* **What you should do**
Every line of the entries that holds the word "with" is to be copied.
(Data section)
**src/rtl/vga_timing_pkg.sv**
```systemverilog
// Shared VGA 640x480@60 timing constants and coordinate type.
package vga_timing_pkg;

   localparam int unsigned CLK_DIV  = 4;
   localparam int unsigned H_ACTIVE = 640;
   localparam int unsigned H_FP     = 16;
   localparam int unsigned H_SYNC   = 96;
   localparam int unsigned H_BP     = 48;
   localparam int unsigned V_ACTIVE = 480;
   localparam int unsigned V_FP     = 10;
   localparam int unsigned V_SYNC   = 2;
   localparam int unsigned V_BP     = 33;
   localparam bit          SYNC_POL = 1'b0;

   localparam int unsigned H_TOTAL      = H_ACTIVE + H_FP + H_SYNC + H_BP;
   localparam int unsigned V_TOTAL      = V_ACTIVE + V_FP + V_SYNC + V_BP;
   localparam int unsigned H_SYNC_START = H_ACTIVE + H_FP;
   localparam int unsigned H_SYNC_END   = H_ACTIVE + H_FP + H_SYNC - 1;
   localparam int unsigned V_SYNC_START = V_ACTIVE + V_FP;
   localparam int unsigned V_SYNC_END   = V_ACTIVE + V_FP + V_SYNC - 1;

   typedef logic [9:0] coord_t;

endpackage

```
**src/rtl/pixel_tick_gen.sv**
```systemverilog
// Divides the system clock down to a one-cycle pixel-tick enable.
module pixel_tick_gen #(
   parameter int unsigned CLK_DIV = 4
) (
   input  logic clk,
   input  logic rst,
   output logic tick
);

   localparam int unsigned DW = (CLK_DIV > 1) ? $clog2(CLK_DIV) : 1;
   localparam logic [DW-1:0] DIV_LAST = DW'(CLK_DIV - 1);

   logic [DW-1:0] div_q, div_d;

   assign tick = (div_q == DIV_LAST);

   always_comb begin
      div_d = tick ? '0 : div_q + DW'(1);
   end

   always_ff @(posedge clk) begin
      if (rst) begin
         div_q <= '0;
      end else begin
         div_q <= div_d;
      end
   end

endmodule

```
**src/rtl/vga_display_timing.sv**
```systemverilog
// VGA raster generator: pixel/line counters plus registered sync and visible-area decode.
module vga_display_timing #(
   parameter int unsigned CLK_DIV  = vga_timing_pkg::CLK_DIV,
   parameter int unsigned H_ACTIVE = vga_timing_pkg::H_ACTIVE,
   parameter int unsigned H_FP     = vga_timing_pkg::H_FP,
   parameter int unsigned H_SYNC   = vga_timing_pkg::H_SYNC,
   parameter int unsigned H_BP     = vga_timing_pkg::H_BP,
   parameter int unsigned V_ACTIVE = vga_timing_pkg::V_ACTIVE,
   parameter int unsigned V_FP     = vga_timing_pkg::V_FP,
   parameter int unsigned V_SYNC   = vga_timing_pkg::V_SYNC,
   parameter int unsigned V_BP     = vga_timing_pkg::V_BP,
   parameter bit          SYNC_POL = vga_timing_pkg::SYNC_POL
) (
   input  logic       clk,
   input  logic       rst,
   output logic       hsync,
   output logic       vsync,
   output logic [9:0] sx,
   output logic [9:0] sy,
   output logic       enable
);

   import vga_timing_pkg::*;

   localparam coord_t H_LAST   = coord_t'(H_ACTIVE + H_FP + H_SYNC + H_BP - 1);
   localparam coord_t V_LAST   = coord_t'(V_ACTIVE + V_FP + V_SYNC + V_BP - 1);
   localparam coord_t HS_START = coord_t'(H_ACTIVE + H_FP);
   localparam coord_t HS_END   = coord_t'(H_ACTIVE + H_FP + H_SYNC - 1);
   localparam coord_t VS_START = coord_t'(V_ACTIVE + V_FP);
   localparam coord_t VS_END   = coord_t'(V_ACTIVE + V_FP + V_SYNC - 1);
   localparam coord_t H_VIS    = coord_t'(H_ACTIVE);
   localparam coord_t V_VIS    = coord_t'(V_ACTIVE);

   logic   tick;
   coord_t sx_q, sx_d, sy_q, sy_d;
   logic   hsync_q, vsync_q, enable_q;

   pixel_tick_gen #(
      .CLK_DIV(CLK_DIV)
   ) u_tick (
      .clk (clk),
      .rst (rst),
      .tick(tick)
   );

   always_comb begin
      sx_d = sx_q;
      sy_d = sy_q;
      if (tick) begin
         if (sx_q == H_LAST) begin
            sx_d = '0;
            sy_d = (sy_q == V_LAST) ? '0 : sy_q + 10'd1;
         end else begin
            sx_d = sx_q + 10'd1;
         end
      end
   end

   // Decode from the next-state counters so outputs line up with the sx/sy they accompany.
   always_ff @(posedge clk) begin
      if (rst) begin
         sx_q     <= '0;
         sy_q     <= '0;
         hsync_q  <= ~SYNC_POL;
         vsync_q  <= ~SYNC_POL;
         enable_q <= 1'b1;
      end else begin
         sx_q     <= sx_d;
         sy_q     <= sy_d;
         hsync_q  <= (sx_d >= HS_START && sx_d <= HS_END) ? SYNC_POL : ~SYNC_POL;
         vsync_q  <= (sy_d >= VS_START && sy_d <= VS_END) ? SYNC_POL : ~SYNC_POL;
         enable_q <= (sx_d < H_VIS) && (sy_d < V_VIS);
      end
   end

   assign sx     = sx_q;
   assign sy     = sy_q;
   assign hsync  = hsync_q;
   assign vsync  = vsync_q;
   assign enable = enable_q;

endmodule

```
(End Data section)
(Data section)
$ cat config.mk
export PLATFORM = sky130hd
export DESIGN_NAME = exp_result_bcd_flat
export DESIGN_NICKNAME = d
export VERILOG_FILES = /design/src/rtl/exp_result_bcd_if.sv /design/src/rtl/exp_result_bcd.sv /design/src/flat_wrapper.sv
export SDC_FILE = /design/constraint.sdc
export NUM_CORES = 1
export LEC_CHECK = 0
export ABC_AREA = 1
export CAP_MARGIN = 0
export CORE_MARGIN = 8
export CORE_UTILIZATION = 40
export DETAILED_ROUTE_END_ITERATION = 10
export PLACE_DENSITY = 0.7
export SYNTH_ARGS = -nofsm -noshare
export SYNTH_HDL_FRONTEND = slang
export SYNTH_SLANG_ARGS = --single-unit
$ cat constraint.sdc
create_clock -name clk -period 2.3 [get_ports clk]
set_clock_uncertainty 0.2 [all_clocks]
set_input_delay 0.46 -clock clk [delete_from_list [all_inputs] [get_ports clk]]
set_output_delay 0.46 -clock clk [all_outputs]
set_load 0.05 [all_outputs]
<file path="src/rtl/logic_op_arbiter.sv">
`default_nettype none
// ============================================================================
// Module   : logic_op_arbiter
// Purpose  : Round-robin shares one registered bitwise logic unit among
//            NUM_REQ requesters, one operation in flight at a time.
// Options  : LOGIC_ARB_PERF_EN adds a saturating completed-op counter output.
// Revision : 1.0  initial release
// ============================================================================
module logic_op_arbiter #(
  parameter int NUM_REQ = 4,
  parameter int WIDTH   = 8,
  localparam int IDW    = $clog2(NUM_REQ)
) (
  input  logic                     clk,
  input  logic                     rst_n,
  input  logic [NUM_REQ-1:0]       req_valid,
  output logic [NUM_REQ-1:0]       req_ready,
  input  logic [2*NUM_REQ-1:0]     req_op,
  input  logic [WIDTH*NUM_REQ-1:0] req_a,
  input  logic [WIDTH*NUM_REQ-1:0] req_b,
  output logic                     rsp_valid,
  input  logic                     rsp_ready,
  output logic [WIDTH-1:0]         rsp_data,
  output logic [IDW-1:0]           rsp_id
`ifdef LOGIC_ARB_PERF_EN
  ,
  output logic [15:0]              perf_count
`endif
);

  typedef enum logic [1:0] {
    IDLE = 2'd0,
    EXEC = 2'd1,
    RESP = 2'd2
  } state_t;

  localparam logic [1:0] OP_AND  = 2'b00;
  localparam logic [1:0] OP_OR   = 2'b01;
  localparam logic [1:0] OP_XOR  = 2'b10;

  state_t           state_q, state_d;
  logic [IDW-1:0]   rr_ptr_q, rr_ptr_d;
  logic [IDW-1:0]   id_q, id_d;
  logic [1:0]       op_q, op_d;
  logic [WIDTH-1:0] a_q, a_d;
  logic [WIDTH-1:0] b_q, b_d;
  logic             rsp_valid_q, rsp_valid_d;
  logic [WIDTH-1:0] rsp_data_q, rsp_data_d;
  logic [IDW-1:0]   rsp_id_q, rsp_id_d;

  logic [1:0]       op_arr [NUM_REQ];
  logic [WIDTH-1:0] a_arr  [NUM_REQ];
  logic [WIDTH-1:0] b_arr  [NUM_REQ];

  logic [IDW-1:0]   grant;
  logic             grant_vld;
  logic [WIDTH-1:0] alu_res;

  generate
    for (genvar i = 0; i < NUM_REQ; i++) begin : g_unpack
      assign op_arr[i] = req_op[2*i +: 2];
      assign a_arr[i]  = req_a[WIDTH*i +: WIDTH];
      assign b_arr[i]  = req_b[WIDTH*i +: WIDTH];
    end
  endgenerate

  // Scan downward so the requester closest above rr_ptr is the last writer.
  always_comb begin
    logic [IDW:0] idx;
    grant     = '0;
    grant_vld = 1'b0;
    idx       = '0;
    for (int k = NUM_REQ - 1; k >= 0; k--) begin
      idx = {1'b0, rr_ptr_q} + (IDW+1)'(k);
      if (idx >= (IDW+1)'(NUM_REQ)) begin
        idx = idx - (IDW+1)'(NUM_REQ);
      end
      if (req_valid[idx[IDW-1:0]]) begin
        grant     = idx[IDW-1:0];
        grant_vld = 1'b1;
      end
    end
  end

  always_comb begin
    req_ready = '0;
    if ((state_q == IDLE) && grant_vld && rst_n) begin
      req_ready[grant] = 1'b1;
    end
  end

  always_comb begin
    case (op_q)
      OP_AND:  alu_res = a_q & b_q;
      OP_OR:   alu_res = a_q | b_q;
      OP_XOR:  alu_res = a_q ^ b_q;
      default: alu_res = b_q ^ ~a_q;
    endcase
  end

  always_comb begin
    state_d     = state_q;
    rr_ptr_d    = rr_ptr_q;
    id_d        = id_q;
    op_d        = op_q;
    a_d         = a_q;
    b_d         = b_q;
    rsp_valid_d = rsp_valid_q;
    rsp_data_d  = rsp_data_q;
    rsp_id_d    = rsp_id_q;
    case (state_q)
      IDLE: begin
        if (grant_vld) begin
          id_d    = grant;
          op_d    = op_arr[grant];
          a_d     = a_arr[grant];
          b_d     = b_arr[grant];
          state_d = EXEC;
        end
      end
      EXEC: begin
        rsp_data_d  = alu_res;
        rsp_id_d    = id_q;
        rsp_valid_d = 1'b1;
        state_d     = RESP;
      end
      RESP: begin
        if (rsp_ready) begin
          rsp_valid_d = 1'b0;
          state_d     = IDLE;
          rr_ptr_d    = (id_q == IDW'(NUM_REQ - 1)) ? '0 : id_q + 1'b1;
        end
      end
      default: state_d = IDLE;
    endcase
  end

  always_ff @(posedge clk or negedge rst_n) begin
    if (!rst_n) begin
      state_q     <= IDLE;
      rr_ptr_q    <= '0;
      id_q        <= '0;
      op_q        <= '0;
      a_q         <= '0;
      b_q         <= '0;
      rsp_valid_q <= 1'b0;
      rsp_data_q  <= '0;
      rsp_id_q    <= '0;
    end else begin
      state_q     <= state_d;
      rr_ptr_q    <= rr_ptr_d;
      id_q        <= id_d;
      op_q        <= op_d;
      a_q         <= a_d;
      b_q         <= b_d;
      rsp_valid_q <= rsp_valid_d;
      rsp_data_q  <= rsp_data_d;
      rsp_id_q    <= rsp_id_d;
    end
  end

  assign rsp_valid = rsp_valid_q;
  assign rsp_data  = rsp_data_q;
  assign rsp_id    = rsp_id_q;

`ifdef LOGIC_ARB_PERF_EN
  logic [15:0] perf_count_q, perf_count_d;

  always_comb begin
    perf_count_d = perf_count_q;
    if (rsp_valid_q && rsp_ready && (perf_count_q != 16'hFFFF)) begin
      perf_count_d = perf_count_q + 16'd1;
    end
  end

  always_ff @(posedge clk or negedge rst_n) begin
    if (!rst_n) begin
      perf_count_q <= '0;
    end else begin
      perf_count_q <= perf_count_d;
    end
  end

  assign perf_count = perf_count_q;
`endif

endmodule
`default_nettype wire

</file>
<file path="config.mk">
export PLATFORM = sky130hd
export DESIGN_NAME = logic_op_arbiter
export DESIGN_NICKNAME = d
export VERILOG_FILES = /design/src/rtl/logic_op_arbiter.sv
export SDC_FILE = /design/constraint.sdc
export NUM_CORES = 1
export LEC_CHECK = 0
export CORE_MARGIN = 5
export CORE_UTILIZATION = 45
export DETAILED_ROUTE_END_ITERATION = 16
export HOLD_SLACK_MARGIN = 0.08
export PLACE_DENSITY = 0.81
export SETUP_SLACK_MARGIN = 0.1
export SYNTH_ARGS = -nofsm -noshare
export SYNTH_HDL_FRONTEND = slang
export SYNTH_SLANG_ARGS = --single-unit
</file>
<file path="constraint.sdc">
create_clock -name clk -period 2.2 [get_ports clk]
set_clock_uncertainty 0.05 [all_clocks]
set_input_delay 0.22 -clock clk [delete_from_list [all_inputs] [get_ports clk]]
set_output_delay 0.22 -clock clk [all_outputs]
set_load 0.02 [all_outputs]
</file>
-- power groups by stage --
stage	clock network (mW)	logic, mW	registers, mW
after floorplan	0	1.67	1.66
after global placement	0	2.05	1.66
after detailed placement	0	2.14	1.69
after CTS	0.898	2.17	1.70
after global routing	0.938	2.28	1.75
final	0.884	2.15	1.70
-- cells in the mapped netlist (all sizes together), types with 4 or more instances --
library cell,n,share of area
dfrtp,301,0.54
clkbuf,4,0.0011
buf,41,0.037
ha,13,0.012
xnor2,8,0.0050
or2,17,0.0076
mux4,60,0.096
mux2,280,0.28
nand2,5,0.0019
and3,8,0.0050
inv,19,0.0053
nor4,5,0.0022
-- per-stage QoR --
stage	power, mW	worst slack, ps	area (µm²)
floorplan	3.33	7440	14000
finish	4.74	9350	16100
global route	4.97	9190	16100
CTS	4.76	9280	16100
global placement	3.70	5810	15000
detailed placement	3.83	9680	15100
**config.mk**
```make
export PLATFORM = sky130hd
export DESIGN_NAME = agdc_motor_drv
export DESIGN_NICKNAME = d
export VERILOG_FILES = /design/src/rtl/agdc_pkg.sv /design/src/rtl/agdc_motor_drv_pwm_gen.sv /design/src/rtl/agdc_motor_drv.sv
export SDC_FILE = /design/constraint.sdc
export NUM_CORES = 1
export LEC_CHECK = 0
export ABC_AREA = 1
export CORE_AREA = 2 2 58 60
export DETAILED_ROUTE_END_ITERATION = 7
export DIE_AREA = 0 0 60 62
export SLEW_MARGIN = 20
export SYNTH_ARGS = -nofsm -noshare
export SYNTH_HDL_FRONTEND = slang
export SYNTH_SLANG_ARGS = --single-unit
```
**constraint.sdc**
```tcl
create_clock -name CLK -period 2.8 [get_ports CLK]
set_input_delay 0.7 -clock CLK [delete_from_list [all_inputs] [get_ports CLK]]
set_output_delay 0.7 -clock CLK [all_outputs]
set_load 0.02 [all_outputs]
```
(End Data section)
* **Expected output**
   // Decode from the next-state counters so outputs line up with the sx/sy they accompany.
-- cells in the mapped netlist (all sizes together), types with 4 or more instances --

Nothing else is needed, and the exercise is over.